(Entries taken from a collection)

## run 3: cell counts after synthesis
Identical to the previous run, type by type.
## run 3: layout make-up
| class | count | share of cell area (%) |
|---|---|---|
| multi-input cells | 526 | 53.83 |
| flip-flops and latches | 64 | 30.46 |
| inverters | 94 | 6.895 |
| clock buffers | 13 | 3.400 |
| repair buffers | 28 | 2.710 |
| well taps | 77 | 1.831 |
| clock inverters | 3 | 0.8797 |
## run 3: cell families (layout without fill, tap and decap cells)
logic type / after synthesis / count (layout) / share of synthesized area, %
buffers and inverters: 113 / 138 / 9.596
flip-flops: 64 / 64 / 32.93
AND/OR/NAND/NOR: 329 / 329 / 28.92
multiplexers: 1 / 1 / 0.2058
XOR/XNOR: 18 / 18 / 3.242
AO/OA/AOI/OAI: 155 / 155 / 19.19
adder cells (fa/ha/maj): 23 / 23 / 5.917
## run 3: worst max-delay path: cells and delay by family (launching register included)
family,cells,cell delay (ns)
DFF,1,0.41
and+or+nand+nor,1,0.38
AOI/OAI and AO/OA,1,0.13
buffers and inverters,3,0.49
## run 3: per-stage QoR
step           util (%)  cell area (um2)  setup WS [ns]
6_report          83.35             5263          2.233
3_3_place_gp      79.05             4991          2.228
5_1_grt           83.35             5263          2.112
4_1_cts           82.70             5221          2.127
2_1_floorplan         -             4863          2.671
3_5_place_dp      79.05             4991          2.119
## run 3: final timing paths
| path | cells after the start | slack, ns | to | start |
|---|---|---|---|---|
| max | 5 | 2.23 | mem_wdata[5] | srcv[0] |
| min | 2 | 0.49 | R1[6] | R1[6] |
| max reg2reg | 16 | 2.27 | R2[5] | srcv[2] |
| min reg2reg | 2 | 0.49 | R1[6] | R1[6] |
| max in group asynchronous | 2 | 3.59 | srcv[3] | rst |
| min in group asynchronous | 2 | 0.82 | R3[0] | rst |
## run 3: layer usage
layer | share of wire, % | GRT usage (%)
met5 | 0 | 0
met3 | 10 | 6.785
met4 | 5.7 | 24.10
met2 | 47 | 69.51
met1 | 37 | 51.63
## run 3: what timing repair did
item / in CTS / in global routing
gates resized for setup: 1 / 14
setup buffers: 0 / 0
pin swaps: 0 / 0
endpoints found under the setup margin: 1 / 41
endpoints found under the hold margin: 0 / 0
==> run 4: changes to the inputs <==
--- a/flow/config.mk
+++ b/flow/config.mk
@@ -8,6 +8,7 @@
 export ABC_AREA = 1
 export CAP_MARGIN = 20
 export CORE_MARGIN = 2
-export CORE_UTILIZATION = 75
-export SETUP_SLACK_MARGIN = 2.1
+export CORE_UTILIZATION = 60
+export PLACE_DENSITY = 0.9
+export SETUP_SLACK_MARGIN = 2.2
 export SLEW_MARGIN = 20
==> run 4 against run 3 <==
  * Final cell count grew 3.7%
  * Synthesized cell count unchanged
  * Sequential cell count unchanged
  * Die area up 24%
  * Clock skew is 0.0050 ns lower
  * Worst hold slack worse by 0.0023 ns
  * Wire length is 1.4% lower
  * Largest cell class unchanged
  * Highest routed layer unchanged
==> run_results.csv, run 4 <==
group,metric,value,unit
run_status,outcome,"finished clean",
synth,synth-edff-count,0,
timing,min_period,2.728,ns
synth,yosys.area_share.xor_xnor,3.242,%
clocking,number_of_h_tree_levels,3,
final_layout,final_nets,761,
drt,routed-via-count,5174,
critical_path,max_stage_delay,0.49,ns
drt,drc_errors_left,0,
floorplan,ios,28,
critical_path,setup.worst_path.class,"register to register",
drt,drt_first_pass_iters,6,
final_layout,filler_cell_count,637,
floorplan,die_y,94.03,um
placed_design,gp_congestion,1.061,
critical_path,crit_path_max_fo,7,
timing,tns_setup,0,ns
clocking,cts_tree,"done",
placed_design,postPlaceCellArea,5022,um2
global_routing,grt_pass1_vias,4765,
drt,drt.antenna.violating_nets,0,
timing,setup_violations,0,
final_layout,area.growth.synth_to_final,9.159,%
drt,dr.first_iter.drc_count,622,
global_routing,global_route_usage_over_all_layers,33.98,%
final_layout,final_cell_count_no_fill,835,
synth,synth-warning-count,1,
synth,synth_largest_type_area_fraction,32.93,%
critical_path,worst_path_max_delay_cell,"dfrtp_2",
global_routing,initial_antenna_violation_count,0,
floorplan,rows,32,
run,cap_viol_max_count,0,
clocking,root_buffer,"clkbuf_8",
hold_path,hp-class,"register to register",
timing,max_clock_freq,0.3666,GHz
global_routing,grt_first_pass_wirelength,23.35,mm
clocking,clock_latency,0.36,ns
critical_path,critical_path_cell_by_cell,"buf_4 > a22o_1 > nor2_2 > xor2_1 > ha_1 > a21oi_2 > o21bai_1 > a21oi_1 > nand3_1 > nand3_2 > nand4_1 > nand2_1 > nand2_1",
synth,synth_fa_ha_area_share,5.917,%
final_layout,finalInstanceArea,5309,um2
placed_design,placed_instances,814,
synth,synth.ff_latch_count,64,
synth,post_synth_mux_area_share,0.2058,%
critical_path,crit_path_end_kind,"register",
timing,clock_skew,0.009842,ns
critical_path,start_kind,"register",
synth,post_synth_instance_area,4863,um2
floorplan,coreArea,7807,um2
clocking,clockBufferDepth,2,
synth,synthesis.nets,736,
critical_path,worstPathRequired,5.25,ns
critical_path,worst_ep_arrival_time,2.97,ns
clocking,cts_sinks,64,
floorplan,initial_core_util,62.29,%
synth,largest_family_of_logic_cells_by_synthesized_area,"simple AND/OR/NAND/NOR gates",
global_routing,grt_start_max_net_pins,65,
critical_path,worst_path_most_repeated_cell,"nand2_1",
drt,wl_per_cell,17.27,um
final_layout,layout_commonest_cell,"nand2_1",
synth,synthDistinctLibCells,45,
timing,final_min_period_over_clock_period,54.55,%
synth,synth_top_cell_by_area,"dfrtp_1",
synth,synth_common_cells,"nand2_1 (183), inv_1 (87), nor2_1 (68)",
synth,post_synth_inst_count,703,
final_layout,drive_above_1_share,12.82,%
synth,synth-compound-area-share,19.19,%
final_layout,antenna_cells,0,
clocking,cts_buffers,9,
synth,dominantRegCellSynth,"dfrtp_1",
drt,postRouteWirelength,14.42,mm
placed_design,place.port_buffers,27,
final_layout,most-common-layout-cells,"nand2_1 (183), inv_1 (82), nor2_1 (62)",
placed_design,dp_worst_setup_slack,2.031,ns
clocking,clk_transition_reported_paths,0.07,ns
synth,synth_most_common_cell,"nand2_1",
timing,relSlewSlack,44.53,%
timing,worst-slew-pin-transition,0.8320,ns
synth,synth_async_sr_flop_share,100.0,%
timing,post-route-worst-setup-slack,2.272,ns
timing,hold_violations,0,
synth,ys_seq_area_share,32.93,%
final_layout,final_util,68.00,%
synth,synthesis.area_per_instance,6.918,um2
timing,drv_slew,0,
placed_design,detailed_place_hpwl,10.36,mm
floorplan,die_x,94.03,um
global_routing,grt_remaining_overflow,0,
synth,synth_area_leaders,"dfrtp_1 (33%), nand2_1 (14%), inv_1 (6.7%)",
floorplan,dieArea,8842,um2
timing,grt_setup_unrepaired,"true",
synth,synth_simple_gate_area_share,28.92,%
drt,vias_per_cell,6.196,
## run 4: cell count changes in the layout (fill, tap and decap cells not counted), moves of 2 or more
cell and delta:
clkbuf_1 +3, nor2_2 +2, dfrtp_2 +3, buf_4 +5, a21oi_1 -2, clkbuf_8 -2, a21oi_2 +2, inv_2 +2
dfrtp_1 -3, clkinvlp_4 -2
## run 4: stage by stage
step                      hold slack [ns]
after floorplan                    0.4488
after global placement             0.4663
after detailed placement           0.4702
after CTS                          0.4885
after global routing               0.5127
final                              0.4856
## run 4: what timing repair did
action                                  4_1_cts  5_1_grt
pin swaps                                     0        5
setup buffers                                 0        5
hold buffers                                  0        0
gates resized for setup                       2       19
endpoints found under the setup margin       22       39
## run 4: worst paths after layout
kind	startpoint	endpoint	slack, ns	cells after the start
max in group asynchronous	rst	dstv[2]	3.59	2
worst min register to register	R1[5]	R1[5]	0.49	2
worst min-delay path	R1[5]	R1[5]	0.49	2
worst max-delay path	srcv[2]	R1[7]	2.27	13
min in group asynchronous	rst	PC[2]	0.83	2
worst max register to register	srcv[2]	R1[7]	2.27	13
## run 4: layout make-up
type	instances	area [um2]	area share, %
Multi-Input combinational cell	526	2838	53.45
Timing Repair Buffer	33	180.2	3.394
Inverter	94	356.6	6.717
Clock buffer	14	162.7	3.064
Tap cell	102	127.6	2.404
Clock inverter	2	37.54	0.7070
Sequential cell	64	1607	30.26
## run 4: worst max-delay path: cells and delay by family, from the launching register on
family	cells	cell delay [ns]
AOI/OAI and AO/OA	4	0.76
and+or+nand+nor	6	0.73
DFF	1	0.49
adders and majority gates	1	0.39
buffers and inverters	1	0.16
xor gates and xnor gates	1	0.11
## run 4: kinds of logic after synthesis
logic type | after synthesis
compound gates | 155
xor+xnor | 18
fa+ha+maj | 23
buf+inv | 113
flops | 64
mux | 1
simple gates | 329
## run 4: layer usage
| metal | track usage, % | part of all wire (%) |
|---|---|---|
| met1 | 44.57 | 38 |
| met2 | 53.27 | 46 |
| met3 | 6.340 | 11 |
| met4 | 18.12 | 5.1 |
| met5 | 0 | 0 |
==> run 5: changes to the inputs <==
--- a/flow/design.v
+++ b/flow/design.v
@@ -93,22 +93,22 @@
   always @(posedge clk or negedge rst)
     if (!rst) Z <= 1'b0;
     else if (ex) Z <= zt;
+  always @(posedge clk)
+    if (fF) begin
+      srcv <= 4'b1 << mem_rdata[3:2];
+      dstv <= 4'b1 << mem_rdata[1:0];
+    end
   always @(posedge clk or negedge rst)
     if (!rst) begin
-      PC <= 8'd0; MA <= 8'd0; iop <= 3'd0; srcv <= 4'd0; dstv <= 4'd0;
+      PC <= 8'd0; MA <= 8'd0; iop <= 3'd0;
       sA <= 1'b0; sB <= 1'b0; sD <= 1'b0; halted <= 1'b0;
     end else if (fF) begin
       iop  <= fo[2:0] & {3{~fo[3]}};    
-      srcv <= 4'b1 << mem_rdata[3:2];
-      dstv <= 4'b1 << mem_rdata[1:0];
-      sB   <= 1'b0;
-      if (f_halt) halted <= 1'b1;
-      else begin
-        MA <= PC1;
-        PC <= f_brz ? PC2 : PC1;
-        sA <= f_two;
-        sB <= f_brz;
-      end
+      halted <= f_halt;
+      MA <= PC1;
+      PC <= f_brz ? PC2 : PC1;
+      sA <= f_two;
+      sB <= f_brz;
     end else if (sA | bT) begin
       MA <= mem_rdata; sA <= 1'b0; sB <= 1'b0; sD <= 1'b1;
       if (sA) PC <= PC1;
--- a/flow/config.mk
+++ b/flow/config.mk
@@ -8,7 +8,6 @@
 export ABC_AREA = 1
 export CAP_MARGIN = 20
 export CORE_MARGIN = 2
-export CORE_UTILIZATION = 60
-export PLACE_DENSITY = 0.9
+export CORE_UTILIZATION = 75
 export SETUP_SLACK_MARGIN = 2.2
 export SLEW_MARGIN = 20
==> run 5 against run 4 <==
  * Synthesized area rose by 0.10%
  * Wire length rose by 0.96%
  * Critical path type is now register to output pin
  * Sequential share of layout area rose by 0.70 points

# What the exercise asks
Return all lines in the data that include the word "unchanged".

# Expected answer
  * Synthesized cell count unchanged
  * Sequential cell count unchanged
  * Largest cell class unchanged
  * Highest routed layer unchanged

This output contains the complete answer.